What should we add?

The tweedledum external library is currently used inside qiskit extensively in the circuit.classical library. It is used when parsing boolean and Python expressions to generate an inner representation (ClassicalFunction), to read cnf representations from DIMACS files (BooleanExpression), and to simulate and synthesize quantum circuits for those functions, especially as part of PhaseOracle.

However, it seems the library is no longer maintained and we need to drop it as part of the 2.0.0 release.

Essentially, this requires us to provide different ways to:

1. Parse Python expressions.
2. Parse DIMACS file (or drop support)
3. Simulate (i.e. evaluate) the resulting expressions on bitstrings.
4. Synthesize the expressions to QuantumCircuit.

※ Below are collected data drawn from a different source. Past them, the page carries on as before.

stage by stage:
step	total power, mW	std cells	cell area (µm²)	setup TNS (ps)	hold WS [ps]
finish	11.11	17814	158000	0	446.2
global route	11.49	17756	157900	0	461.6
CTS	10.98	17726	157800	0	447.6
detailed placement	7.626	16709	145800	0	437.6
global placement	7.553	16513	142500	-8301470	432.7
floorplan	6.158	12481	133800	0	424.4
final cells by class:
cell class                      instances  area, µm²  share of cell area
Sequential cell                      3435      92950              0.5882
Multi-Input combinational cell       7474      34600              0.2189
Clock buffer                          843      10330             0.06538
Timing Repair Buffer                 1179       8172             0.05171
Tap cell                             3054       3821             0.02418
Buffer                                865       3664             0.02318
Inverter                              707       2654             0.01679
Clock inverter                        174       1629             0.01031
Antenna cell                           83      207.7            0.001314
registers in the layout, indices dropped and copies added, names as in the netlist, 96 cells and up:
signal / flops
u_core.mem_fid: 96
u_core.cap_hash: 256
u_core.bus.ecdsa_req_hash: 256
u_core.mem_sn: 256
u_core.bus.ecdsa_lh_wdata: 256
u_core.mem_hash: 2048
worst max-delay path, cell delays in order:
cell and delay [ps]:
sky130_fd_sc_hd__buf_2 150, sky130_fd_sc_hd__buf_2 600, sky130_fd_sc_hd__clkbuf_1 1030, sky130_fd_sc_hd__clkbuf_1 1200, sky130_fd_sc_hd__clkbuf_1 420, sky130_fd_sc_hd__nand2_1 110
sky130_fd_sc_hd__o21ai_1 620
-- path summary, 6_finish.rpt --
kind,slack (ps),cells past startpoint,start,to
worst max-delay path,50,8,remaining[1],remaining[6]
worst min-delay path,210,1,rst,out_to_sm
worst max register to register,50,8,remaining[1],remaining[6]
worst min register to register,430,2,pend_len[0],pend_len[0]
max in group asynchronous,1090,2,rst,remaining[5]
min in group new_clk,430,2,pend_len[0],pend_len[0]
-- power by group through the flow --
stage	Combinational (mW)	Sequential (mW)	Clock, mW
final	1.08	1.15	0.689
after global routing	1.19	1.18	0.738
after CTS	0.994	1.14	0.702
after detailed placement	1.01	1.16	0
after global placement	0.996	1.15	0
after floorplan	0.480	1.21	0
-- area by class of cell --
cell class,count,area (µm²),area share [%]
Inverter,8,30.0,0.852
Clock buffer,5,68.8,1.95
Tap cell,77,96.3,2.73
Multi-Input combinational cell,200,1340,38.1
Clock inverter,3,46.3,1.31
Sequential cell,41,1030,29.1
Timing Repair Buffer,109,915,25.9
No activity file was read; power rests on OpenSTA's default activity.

Doing 1 and 2 is very simply and can be done with not major changes to the code; doing 1 requires some modification of how ClassicalFunctionVisitor works since currently it relies on tweedledum's LogicNetwork class. For 2, since DIMACS is a very simply file format, parsing can be done via a small standalone function

Given convenient representations resulting from 1+2, doing 3 is also fairly simple, leaving 4 as the only real obstacle. The synthesis of a quantum circuit for a given logical expression is highly dependent on the complexity of the representation of the expression. Currently, tweedledum uses a method that relies on the ESOP (exclusive sum of products) for small number of variables, and a method based on XAG (xor-and graph) for more complex expressions; see Bruno Schmitt's description here.

Obtaining a convenient ESOP representation in cases where the truth table for the expression can be conveniently computed (i.e. given a way to do 3) is straightforward, and given such an ESOP, synthesizing a circuit is immediate. However, dropping tweedledum's support means we'll encounter difficulty in handling more complex expressions where there are too many variables to compute the truth table. In the future we can explore the idea of using more robust tools such as Z3 for optimizing this stage. For the 2.0.0 release I suggest we focus on removing the reliance on tweedledum with minimal interface changes, in the cost of being unusable for some cases.

Note, however, that since synthesizing ESOP is always easy, we can add a new feature for the user to supply the ESOP directly, in addition to 1+2, so the expression optimization stage can be done by the user with his libraries of choice.